■ Dataset records:
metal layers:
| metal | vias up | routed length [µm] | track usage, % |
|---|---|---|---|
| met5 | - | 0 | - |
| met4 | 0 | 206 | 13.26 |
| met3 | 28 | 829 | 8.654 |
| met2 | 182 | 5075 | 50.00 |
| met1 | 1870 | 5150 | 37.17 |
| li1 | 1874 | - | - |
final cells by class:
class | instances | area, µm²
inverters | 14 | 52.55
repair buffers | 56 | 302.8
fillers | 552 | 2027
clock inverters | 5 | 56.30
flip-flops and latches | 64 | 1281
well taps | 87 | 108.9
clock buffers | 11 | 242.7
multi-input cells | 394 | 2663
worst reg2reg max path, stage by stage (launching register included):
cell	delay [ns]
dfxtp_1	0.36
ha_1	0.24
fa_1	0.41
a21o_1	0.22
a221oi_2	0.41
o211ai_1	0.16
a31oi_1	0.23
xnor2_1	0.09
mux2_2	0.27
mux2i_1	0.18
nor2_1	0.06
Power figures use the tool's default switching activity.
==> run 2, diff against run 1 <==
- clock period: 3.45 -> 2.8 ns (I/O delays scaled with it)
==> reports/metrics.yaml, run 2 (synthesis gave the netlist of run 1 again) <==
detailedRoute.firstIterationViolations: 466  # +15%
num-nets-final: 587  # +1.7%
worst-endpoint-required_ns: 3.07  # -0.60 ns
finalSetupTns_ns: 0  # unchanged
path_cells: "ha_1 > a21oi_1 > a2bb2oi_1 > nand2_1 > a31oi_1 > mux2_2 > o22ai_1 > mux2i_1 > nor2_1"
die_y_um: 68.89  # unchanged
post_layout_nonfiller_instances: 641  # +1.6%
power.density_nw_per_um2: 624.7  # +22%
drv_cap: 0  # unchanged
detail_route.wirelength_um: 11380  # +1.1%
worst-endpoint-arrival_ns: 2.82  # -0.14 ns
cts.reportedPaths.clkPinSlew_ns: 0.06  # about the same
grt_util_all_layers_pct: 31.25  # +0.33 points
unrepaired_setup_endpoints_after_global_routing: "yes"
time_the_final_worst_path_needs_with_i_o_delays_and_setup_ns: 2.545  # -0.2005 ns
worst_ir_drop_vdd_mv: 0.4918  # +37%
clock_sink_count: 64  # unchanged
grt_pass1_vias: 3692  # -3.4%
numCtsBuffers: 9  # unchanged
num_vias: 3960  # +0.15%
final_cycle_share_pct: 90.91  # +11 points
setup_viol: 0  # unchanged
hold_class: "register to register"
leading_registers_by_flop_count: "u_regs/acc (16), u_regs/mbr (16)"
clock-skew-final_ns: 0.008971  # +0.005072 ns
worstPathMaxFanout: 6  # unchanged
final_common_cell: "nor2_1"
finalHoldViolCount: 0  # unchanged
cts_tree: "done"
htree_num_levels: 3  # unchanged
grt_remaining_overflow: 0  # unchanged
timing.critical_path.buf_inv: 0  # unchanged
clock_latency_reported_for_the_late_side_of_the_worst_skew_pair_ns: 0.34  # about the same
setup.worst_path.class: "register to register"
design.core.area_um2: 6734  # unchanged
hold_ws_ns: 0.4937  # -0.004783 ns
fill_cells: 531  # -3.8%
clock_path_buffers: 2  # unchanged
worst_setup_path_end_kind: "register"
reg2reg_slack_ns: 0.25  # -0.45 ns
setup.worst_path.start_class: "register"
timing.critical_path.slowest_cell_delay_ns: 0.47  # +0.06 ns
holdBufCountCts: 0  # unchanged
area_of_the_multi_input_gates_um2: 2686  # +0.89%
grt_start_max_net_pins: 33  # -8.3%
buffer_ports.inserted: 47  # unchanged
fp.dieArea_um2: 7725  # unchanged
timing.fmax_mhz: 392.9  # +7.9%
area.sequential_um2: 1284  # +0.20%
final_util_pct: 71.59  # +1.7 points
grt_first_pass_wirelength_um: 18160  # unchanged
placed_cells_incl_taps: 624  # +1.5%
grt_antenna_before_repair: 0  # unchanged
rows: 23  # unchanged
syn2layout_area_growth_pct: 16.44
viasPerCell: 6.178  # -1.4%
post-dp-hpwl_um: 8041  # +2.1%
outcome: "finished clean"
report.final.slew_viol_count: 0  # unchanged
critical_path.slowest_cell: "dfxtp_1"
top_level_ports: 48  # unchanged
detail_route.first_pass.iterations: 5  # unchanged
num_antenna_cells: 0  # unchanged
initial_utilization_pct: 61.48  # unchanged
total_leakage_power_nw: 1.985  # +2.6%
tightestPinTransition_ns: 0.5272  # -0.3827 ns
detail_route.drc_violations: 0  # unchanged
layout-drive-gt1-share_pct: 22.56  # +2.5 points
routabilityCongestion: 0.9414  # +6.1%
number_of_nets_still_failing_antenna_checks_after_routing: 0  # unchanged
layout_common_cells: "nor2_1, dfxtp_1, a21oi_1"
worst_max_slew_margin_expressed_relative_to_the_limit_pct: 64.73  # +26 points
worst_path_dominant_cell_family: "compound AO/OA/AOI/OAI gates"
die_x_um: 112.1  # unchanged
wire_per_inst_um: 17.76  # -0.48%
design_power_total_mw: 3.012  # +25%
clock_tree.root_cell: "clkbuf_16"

==

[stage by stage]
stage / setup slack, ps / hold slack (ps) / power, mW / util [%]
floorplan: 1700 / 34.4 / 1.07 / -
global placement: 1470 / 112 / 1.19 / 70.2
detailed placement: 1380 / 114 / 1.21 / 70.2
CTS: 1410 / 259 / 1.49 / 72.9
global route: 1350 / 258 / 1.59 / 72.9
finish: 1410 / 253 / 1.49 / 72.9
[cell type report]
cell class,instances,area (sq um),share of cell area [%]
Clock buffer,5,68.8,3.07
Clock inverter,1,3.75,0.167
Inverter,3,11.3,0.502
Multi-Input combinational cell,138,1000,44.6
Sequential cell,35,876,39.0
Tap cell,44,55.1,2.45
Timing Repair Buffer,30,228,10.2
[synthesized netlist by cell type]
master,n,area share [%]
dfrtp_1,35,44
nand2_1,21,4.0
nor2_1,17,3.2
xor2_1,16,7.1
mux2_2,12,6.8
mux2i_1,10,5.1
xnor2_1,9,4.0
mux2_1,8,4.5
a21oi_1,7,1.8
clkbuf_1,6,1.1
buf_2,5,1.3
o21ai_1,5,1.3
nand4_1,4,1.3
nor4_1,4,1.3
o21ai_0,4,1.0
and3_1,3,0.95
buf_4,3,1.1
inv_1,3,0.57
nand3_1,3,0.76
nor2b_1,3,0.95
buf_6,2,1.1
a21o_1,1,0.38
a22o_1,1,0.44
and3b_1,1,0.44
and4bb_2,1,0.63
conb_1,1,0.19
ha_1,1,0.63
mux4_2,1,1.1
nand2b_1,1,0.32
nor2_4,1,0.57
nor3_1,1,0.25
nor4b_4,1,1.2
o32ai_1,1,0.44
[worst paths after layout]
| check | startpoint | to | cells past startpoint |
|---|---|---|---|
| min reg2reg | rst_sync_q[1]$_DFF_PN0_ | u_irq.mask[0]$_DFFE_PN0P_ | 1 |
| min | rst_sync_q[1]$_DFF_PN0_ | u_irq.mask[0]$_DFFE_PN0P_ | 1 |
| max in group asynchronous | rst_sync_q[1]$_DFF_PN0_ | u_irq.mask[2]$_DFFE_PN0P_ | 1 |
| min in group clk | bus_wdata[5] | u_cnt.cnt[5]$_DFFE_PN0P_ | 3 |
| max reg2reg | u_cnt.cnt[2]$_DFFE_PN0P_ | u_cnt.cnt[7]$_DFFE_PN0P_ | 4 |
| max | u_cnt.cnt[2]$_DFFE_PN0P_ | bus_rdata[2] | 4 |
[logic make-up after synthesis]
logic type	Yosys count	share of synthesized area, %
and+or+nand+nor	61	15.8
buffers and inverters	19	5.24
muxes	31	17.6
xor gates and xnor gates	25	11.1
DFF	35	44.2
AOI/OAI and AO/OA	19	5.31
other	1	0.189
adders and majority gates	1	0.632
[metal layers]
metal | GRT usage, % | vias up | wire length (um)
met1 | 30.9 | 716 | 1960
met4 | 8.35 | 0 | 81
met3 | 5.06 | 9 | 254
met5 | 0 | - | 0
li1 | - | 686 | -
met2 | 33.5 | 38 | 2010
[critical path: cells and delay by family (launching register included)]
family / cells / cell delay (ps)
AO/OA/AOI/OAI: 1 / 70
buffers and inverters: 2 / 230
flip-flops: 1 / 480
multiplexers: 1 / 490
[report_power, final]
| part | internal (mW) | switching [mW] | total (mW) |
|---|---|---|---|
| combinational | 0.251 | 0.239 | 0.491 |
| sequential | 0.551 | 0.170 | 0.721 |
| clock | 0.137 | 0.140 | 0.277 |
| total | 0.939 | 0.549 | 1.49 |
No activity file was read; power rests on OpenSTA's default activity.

■ Your task:
Find the lines in the data that hold the word "activity". Reply with how many there are and nothing more.

■ Written solution:
2